Segment Start: EXERCISE INPUT

[config.mk]
export PLATFORM = sky130hd
export DESIGN_NAME = iterative_div_unit
export DESIGN_NICKNAME = d
export VERILOG_FILES = /design/src/rtl/iterative_div_unit.sv
export SDC_FILE = /design/constraint.sdc
export NUM_CORES = 1
export LEC_CHECK = 0
export CORE_AREA = 2 2 158 160
export CTS_CLUSTER_DIAMETER = 50
export DETAILED_ROUTE_END_ITERATION = 8
export DIE_AREA = 0 0 160 162
export GPL_TIMING_DRIVEN = 0
export MAX_ROUTING_LAYER = met4
export PLACE_DENSITY = 0.66
export SETUP_SLACK_MARGIN = 0.1
export SLEW_MARGIN = 30
export SYNTH_ARGS = -nofsm -noshare
export SYNTH_HDL_FRONTEND = slang
export SYNTH_SLANG_ARGS = --single-unit
[constraint.sdc]
create_clock -name clk -period 9.35 [get_ports clk]
set_input_delay 2.805 -clock clk [delete_from_list [all_inputs] [get_ports clk]]
set_output_delay 2.805 -clock clk [all_outputs]
set_load 0.01 [all_outputs]
[src/rtl/iterative_div_unit.sv]
// Iterative restoring divider (DIV/DIVU/REM/REMU): XLEN/UNROLL+1 cycles from request to response, 1 cycle for /0 and overflow.
// One operation in flight; result held in DONE until rsp_ready_i, and flush_i abandons the operation.
module iterative_div_unit #(
    parameter int XLEN   = 32,
    parameter int UNROLL = 1
) (
    input  logic            clk,
    input  logic            rst_n,
    input  logic            req_valid_i,
    output logic            req_ready_o,
    input  logic [1:0]      op_i,
    input  logic [XLEN-1:0] dividend_i,
    input  logic [XLEN-1:0] divisor_i,
    input  logic            flush_i,
    output logic            rsp_valid_o,
    input  logic            rsp_ready_i,
    output logic [XLEN-1:0] result_o,
    output logic            busy_o
);
    localparam int STEPS = XLEN / UNROLL;
    localparam int CW    = $clog2(STEPS + 1);

    typedef enum logic [1:0] {IDLE, CALC, DONE} state_t;

    state_t          state_q;
    logic [CW-1:0]   cnt_q;
    logic            rem_sel_q;
    logic            qneg_q, rneg_q;
    logic [XLEN-1:0] rem_q, quo_q, dsr_q, result_q;

    logic            is_signed, a_neg, b_neg, div_zero, overflow;
    logic [XLEN-1:0] a_abs, b_abs;
    logic [XLEN-1:0] rem_d, quo_d, q_fin, r_fin;
    logic [XLEN:0]   trial;

    assign req_ready_o = (state_q == IDLE) && !flush_i;
    assign rsp_valid_o = (state_q == DONE);
    assign busy_o      = (state_q != IDLE);
    assign result_o    = result_q;

    always_comb begin
        is_signed = ~op_i[0];
        a_neg     = is_signed & dividend_i[XLEN-1];
        b_neg     = is_signed & divisor_i[XLEN-1];
        a_abs     = a_neg ? (~dividend_i + 1'b1) : dividend_i;
        b_abs     = b_neg ? (~divisor_i + 1'b1) : divisor_i;
        div_zero  = (divisor_i == '0);
        overflow  = is_signed && (dividend_i == {1'b1, {(XLEN-1){1'b0}}}) && (divisor_i == '1);
    end

    // Quotient bits enter from the dividend MSB as it shifts into the partial remainder.
    always_comb begin
        rem_d = rem_q;
        quo_d = quo_q;
        trial = '0;
        for (int i = 0; i < UNROLL; i++) begin
            trial = {rem_d, quo_d[XLEN-1]};
            quo_d = {quo_d[XLEN-2:0], 1'b0};
            if (trial >= {1'b0, dsr_q}) begin
                trial    = trial - {1'b0, dsr_q};
                quo_d[0] = 1'b1;
            end
            rem_d = trial[XLEN-1:0];
        end
        q_fin = qneg_q ? (~quo_d + 1'b1) : quo_d;
        r_fin = rneg_q ? (~rem_d + 1'b1) : rem_d;
    end

    always_ff @(posedge clk or negedge rst_n) begin
        if (!rst_n) begin
            state_q   <= IDLE;
            cnt_q     <= '0;
            rem_sel_q <= 1'b0;
            qneg_q    <= 1'b0;
            rneg_q    <= 1'b0;
            rem_q     <= '0;
            quo_q     <= '0;
            dsr_q     <= '0;
            result_q  <= '0;
        end else if (flush_i) begin
            state_q  <= IDLE;
            cnt_q    <= '0;
            result_q <= '0;
        end else begin
            case (state_q)
                IDLE: begin
                    if (req_valid_i) begin
                        rem_sel_q <= op_i[1];
                        qneg_q    <= a_neg ^ b_neg;
                        rneg_q    <= a_neg;
                        dsr_q     <= b_abs;
                        quo_q     <= a_abs;
                        rem_q     <= '0;
                        if (div_zero) begin
                            state_q  <= DONE;
                            cnt_q    <= '0;
                            result_q <= op_i[1] ? dividend_i : '1;
                        end else if (overflow) begin
                            state_q  <= DONE;
                            cnt_q    <= '0;
                            result_q <= op_i[1] ? '0 : dividend_i;
                        end else begin
                            state_q <= CALC;
                            cnt_q   <= CW'(STEPS);
                        end
                    end
                end
                CALC: begin
                    rem_q <= rem_d;
                    quo_q <= quo_d;
                    cnt_q <= cnt_q - CW'(1);
                    if (cnt_q == CW'(1)) begin
                        state_q  <= DONE;
                        result_q <= rem_sel_q ? r_fin : q_fin;
                    end
                end
                DONE: begin
                    if (rsp_ready_i) begin
                        state_q  <= IDLE;
                        result_q <= '0;
                    end
                end
                default: begin
                    state_q  <= IDLE;
                    result_q <= '0;
                end
            endcase
        end
    end
endmodule

==> qor.txt <==
Longest Clk Path Bufs -> 2
CTS sink cnt -> 139
vias in the first global route -> 11970
Avg Synthesized Cell Area -> 7.554 sq um
crit path launch -> flush_i
PwrDens -> 185.4 mW/mm^2
synthesized area -> 0.01188 sq mm
commonest non-fill, non-tap cells in the layout -> nand2_1, o21ai_0, a21oi_1, nor2_1, dfrtp_1
P_int -> 1.533 mW
Worst-path clk slew -> 0.06 ns
GP Congestion -> 0.9991
root buffer cell -> clkbuf_16
status -> completed
Total Wirelength -> 44710 um
clock power share -> 0.287
Peak VDD IR -> 0.1254 mV
most common cell after layout, fill and taps aside -> nand2_1
Synth Area in XOR/XNOR -> 0.09508
Setup violations, final -> 0
Layout area overhead -> 17.95%
hpwl dp -> 35020 um
cells after synthesis -> 1573
Hold Crit Class -> reg2reg
Distinct cells, synth -> 79
pins over their slew limit -> 0
Yosys top cell by area -> dfrtp_1
adder-cell share of the synthesized area -> 0.04444
grt ovf -> 0
worst-margin pin slew -> 0.9108 ns
# port buffers -> 105
combinational group share of total power -> 0.409
fraction of the cycle the final worst path needs -> 0.7827
Core Region -> 0.02411 sq mm
sequential power share -> 0.303
initial detailed-routing violation count -> 1321
sequential share of the synthesized area -> 0.2927
hold path depth -> 2
Max Freq -> 136.7 MHz
die width -> 160 um
Sw Ratio -> 0.4101
max_cap viols -> 0
DR vias -> 12810
Switching Power -> 1.066 mW
RR Startpoint -> rem_q[15]$_DFFE_PN0P_
die area -> 0.02592 sq mm
Reg2Reg Setup Slack -> 2.81 ns
Clock Latency Late Sink -> 0.44 ns
TritonCTS clock tree -> done
crit start category -> input port
asr flop ratio synth -> 1.000
critical setup path kind -> in2out
largest family of logic cells by synthesized area -> compound AO/OA/AOI/OAI gates
Leak -> 5.725 nW
DIE HEIGHT -> 162 um
first-pass GRT wire length -> 69400 um
Top FF cell, synth -> dfrtp_1
critical path endpoint -> req_ready_o
post-route ant nets -> 0
slew margin rel. -> 0.3928
reg2reg path depth -> 22
cells along the critical path -> clkdlybuf4s50_1 > nor2_1 > clkdlybuf4s50_1
Total GRT Usage -> 0.3563
final hold violation count -> 0
EDFF count, synth -> 0
Ys Warns -> 0
Synth Area in Compound Gates -> 0.2697
Initial Util -> 0.4929
total negative slack -> 0 ns
Synth area leaders -> dfrtp_1, o21ai_0, nand2_1, a21oi_1, xor2_1
worst-path maximum fanout -> 6
Final Skew -> 0.01327 ns
Post-CTS Setup Repair Bufs -> 0
fin crit period -> 7.318 ns
cts bufs inserted -> 17
Post-Syn Nets -> 1684
H-tree depth -> 4
R2R Path End -> result_o[28]$_DFFE_PN0P_
Crit-path slowest cell -> clkdlybuf4s50_1
per-cell routed wire length -> 21.95 um
top cell type's share of synthesized area -> 0.2927
crit end category -> output port
1st-pass router iterations -> 5
initial antenna violation count -> 1
mux contribution to synthesized area -> 0.02969
most used cell, CP -> clkdlybuf4s50_1
vias per inst -> 6.286
Pwr Total -> 2.599 mW
nets -> 1809
Core Rows -> 57
Post-Synth Simple-Gate Area -> 0.2187
layout cells sized above 1 -> 0.04386
unrepaired setup endpoints after global routing -> false
FF+latch count, synth -> 139
slowest stage delay, CP -> 0.64 ns
post-CTS resize count -> 0
largest net degree at the start of global routing -> 80
DRC errors left -> 0
CTS Hold Bufs -> 0
CP arrival -> 4.51 ns
Req. time, crit path -> 6.55 ns
IO Pins -> 106
cells by family after synthesis:
group           Yosys count
mux                      35
flops                   139
buf+inv                 151
compound gates          520
simple gates            557
xor+xnor                129
fa+ha+maj                42
power by group through the flow:
stage               Combinational (mW)  Sequential (mW)  Clock, mW
finish                            1.06            0.789      0.747
CTS                               1.04            0.785      0.747
detailed placement                1.03            0.795          0
global placement                  1.02            0.795          0
global route                      1.17            0.801      0.772
floorplan                        0.684            0.778          0
final cells by class:
class                           count  area, sq um
Antenna cell                        3        7.507
Tap cell                          324        405.4
Inverter                           61        229.0
Buffer                             90        361.6
Fill cell                        2378        10090
Clock buffer                       18        429.2
Multi-Input combinational cell   1283         7831
Clock inverter                     13        190.2
Timing Repair Buffer              106         1084
Sequential cell                   139         3478
critical path, delay by kind of cell:
kind	cells	cell delay [ns]
and+or+nand+nor	1	0.51
buffers and inverters	2	1.19
worst min path at each step:
stage | slack [ns] | endpoint | start
6_report | 0.48 | dsr_q[22]$_DFFE_PN0P_ | dsr_q[22]$_DFFE_PN0P_
3_3_place_gp | 0.47 | dsr_q[20]$_DFFE_PN0P_ | dsr_q[20]$_DFFE_PN0P_
5_1_grt | 0.49 | dsr_q[17]$_DFFE_PN0P_ | dsr_q[17]$_DFFE_PN0P_
4_1_cts | 0.49 | dsr_q[7]$_DFFE_PN0P_ | dsr_q[7]$_DFFE_PN0P_
3_5_place_dp | 0.47 | result_o[8]$_DFFE_PN0P_ | result_o[8]$_DFFE_PN0P_
2_1_floorplan | 0.45 | dsr_q[10]$_DFFE_PN0P_ | dsr_q[10]$_DFFE_PN0P_
flip-flops by register name (all words and copies together) (netlist names):
register / cells
dsr_q: 32
rem_q: 32
cnt_q: 6
rem_sel_q: 1
state_q: 2
rneg_q: 1
quo_q: 32
result_o: 32
qneg_q: 1
layer usage:
layer	wire, um	vias to the layer above	global-route usage
met2	19080	598	0.5148
met5	0	-	-
met1	20380	6186	0.4980
met4	1037	0	0.1016
met3	4220	73	0.08580
li1	-	5948	-
metrics by stage:
stage | utilization | hold slack [ns] | area (sq um) | setup slack (ns) | instances
final | 0.5814 | 0.4805 | 14020 | 2.032 | 2037
after global routing | 0.5812 | 0.4940 | 14010 | 2.004 | 2035
after floorplan | - | 0.4498 | 11880 | 3.382 | 1573
after global placement | 0.5534 | 0.4677 | 13340 | -0.4254 | 2002
after CTS | 0.5807 | 0.4866 | 14000 | 2.094 | 2034
after detailed placement | 0.5550 | 0.4698 | 13380 | 2.103 | 2003
Yosys cell counts (all sizes together) (24+ instances only):
library cell,count
a21oi,150
xnor2,61
nor3,44
mux2i,33
nor2,149
ha,39
clkbuf,66
dfrtp,139
inv,61
nand2,208
o31ai,25
o21ai,183
xor2,68
buf,24
No activity file was read; power rests on OpenSTA's default activity.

Segment End: EXERCISE INPUT

Reproduce the lines of the entries above from the one with "assign rsp_valid_o = (state_q == DONE);" to the one with "is_signed & divisor_i[XLEN-1];", both included, exactly and without any other line.

    assign rsp_valid_o = (state_q == DONE);
    assign busy_o      = (state_q != IDLE);
    assign result_o    = result_q;

    always_comb begin
        is_signed = ~op_i[0];
        a_neg     = is_signed & dividend_i[XLEN-1];
        b_neg     = is_signed & divisor_i[XLEN-1];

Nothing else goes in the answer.